• EXTRACTED DATA
▼▼▼
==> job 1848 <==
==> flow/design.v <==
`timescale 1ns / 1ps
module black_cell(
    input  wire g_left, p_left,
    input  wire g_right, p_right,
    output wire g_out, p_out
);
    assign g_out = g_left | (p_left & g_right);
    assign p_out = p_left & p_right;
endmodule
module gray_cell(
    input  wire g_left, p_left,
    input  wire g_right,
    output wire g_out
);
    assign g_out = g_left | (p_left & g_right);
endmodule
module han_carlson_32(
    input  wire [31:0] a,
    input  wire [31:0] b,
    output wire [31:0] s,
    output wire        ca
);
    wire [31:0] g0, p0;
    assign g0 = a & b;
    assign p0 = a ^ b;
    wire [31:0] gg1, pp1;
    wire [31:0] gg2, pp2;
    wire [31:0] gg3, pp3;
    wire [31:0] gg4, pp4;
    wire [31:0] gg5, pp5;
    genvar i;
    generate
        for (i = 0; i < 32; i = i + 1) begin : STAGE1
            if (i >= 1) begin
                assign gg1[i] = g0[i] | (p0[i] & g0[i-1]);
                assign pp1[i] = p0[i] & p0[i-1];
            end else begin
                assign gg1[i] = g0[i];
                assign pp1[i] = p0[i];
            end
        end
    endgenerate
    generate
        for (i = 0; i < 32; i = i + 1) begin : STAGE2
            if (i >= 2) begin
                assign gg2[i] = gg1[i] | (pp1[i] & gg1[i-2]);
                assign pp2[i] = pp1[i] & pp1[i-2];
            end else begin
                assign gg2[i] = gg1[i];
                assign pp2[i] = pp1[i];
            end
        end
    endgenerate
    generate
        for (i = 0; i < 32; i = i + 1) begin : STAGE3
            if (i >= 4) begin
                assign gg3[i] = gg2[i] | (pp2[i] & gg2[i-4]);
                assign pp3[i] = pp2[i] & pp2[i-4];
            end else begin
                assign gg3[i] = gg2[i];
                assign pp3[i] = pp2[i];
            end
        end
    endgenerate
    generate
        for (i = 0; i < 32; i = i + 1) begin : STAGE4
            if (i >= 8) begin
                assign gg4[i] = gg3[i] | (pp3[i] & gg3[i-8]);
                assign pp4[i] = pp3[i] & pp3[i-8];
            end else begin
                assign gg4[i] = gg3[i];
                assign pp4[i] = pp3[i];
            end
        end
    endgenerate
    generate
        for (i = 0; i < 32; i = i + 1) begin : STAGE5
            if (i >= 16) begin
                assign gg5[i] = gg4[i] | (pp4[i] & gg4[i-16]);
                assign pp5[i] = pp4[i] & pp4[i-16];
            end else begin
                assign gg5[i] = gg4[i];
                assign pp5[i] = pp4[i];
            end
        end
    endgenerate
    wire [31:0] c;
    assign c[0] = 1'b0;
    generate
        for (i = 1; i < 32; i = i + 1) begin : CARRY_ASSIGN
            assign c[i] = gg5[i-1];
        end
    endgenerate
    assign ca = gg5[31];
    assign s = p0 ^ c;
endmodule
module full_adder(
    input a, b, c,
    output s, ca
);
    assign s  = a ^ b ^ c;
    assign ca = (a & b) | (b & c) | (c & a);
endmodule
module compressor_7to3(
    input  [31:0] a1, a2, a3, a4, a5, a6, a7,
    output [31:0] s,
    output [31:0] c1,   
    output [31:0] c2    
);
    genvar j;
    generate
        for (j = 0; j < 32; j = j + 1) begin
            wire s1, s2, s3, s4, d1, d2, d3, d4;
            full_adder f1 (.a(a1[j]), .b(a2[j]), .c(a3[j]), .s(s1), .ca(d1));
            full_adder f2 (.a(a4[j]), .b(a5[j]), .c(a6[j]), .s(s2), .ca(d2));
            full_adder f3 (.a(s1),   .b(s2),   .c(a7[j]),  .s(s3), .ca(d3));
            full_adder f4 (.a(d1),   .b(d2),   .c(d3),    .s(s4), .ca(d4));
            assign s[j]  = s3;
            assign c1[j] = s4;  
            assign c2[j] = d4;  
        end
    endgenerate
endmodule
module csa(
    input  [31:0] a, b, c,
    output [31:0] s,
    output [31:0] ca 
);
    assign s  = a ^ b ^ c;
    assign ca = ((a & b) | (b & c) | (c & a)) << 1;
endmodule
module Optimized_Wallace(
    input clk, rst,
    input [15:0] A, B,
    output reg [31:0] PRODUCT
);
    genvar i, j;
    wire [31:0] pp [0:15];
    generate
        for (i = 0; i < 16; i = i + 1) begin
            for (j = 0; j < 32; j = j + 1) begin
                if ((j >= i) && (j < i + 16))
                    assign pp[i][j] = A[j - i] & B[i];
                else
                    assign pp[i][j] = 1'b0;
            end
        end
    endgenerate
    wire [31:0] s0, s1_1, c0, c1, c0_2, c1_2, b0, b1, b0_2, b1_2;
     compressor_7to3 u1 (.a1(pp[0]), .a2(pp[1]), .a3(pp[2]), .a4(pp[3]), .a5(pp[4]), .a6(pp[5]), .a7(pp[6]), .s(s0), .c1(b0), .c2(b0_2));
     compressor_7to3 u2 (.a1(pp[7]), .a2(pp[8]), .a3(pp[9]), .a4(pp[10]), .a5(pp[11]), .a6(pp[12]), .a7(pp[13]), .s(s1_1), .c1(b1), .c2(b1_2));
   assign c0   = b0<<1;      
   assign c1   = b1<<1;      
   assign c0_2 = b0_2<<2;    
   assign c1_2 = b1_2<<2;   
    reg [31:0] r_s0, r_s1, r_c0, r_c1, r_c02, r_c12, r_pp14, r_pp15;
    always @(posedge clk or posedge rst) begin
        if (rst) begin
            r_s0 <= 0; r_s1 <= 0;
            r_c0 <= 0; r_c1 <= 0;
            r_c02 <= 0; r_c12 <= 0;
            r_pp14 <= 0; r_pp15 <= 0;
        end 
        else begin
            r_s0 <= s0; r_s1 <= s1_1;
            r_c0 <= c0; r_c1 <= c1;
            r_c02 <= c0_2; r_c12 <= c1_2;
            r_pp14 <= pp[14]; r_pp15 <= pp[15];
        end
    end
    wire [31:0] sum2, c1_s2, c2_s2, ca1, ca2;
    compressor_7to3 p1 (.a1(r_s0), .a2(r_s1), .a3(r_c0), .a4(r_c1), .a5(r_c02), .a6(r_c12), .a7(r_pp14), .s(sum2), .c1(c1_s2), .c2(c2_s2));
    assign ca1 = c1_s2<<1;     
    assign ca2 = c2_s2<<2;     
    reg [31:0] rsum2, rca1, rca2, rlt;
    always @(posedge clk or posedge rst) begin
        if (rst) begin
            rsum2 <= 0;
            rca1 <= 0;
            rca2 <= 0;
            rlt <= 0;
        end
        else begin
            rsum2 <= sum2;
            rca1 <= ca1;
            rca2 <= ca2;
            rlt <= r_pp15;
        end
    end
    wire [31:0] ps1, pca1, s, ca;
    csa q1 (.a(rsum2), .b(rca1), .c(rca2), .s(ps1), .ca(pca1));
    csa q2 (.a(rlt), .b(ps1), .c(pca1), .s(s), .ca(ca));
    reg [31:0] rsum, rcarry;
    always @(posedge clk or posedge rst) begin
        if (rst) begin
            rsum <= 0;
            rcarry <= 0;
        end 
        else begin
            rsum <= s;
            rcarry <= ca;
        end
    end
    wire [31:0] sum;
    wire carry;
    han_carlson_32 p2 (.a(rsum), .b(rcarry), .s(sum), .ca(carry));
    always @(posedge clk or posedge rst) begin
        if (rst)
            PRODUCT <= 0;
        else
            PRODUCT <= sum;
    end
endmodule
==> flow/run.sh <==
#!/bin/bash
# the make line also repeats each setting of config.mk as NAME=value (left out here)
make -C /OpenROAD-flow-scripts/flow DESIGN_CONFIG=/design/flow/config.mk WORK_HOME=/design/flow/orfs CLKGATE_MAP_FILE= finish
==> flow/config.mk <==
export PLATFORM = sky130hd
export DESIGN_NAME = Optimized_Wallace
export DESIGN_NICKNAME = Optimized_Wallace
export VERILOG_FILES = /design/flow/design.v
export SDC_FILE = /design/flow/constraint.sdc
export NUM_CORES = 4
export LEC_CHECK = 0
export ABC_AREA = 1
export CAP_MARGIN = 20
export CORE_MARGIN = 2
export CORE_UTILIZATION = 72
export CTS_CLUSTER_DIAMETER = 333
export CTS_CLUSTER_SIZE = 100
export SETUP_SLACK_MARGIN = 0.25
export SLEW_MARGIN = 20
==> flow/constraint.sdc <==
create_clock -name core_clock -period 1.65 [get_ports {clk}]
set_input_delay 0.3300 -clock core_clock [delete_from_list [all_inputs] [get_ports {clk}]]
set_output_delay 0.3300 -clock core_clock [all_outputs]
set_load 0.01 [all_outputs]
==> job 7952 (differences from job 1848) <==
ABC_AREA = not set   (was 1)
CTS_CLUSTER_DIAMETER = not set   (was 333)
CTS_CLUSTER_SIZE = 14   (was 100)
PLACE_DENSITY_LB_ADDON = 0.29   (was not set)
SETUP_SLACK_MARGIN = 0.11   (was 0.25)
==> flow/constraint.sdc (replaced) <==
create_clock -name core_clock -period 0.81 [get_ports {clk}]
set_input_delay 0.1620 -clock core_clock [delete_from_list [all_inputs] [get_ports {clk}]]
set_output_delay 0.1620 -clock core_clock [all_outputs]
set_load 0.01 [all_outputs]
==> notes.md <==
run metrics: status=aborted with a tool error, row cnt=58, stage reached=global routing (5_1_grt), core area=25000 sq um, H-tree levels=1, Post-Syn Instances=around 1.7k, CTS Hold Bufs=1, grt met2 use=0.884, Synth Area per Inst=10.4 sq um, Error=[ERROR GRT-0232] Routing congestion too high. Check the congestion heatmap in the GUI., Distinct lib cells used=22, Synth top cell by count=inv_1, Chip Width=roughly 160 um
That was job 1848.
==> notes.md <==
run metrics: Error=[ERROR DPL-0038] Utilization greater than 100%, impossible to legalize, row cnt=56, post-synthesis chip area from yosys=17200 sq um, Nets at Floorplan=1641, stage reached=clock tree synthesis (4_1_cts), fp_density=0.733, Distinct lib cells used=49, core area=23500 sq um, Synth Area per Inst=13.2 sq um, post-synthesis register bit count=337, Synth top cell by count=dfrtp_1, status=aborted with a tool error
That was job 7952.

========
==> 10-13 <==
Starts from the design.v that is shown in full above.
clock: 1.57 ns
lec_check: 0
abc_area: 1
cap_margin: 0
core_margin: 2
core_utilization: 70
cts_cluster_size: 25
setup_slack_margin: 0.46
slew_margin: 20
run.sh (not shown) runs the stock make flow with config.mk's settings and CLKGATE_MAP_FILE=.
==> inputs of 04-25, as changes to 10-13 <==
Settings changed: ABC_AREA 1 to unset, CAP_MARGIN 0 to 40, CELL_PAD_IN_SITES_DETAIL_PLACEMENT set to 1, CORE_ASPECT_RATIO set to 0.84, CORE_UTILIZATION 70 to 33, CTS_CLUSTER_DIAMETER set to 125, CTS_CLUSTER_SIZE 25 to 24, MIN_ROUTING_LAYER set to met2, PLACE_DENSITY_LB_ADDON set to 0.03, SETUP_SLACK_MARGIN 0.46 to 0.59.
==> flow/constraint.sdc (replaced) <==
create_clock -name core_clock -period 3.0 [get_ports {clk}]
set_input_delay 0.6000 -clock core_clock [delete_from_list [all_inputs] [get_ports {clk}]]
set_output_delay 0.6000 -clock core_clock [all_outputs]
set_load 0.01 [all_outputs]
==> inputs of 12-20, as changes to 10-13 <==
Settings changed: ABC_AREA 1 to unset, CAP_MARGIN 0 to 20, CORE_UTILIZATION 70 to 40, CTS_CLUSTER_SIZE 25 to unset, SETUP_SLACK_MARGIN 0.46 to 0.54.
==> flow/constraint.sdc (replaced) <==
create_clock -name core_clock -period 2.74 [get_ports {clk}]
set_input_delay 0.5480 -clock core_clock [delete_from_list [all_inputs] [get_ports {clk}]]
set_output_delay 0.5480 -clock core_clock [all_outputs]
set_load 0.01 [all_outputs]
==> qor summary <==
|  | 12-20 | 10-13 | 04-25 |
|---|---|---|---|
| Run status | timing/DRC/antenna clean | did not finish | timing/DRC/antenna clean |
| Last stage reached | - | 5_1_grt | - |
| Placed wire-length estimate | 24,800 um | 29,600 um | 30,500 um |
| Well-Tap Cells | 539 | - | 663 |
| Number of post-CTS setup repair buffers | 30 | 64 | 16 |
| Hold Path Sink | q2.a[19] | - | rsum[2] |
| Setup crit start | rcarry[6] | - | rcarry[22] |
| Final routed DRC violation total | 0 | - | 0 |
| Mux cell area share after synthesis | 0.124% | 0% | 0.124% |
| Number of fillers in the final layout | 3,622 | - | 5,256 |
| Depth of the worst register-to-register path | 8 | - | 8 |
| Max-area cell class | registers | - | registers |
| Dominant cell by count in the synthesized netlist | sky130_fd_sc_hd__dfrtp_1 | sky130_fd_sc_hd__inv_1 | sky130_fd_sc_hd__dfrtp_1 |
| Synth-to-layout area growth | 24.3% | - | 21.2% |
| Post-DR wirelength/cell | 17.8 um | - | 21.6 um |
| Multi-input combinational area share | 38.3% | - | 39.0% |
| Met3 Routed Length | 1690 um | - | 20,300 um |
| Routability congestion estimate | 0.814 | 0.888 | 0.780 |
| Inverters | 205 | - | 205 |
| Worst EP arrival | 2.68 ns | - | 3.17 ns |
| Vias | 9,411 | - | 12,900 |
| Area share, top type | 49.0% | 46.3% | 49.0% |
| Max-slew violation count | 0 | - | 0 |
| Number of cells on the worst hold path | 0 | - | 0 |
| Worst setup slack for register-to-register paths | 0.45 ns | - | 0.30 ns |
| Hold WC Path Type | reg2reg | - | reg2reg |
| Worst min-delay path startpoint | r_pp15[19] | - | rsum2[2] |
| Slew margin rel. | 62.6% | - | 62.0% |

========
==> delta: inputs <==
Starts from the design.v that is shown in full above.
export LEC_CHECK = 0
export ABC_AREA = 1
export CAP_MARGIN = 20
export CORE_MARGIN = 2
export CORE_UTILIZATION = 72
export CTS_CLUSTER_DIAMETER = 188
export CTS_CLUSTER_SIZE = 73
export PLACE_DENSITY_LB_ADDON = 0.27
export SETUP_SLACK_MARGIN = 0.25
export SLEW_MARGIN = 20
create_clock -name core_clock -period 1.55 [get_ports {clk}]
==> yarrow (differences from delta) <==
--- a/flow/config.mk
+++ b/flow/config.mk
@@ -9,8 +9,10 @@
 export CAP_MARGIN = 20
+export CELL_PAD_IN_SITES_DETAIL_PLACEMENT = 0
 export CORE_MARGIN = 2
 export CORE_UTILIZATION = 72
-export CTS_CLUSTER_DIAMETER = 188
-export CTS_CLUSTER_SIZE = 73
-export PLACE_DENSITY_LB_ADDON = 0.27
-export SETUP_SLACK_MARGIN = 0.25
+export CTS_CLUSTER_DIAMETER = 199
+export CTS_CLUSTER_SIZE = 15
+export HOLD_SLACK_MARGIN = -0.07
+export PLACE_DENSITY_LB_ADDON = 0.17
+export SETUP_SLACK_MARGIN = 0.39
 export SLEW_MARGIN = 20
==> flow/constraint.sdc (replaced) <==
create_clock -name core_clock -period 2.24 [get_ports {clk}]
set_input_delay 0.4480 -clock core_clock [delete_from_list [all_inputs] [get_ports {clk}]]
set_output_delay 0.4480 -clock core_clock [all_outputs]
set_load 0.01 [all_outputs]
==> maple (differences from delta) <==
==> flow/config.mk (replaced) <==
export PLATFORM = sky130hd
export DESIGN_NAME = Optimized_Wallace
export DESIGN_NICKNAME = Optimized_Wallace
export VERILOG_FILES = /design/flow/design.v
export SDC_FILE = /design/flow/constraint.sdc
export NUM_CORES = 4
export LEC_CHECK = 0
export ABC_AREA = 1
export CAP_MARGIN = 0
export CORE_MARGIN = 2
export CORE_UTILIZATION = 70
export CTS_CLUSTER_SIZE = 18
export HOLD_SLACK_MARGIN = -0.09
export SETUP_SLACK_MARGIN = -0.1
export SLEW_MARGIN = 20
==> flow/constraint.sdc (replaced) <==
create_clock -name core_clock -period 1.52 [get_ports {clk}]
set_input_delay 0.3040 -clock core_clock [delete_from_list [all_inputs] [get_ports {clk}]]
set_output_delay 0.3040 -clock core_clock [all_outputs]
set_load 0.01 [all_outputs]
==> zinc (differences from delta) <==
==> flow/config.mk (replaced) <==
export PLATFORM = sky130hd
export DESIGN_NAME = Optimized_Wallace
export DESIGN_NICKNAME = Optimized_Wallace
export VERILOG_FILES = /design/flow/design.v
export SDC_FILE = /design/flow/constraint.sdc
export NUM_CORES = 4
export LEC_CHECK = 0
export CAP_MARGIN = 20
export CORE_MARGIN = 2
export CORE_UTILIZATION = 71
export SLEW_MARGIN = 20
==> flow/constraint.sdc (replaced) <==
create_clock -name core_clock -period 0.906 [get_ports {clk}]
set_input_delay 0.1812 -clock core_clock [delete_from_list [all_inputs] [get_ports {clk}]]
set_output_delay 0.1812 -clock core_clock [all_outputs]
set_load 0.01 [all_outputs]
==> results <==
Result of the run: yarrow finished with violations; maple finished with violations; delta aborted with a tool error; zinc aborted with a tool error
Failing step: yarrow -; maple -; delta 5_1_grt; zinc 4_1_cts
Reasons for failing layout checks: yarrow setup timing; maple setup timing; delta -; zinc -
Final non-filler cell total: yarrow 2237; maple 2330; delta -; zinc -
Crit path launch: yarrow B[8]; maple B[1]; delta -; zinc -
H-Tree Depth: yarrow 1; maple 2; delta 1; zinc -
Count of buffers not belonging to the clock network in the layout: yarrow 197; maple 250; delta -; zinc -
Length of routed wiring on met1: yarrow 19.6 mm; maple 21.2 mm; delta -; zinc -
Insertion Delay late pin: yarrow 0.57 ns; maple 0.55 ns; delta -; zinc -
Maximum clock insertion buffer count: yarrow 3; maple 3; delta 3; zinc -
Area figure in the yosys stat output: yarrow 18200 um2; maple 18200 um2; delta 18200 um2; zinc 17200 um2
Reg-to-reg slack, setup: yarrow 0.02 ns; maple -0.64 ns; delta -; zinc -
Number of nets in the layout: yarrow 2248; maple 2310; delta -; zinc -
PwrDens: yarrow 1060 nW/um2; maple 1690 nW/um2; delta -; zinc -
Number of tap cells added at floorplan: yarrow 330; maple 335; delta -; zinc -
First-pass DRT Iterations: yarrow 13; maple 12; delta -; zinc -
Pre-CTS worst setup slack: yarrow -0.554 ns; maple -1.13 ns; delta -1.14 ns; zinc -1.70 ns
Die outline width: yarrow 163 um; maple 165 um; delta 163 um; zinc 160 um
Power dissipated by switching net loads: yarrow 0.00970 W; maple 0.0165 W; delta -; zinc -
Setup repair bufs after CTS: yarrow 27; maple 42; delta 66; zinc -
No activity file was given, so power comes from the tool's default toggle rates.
▲▲▲
• YOUR TASK
Exactly the lines above from the one with "wire [31:0] g0, p0;" to the one with "assign gg1[i] = g0[i] |", both included, are to be quoted; leave the rest out.

• WRITTEN RESPONSE
    wire [31:0] g0, p0;
    assign g0 = a & b;
    assign p0 = a ^ b;
    wire [31:0] gg1, pp1;
    wire [31:0] gg2, pp2;
    wire [31:0] gg3, pp3;
    wire [31:0] gg4, pp4;
    wire [31:0] gg5, pp5;
    genvar i;
    generate
        for (i = 0; i < 32; i = i + 1) begin : STAGE1
            if (i >= 1) begin
                assign gg1[i] = g0[i] | (p0[i] & g0[i-1]);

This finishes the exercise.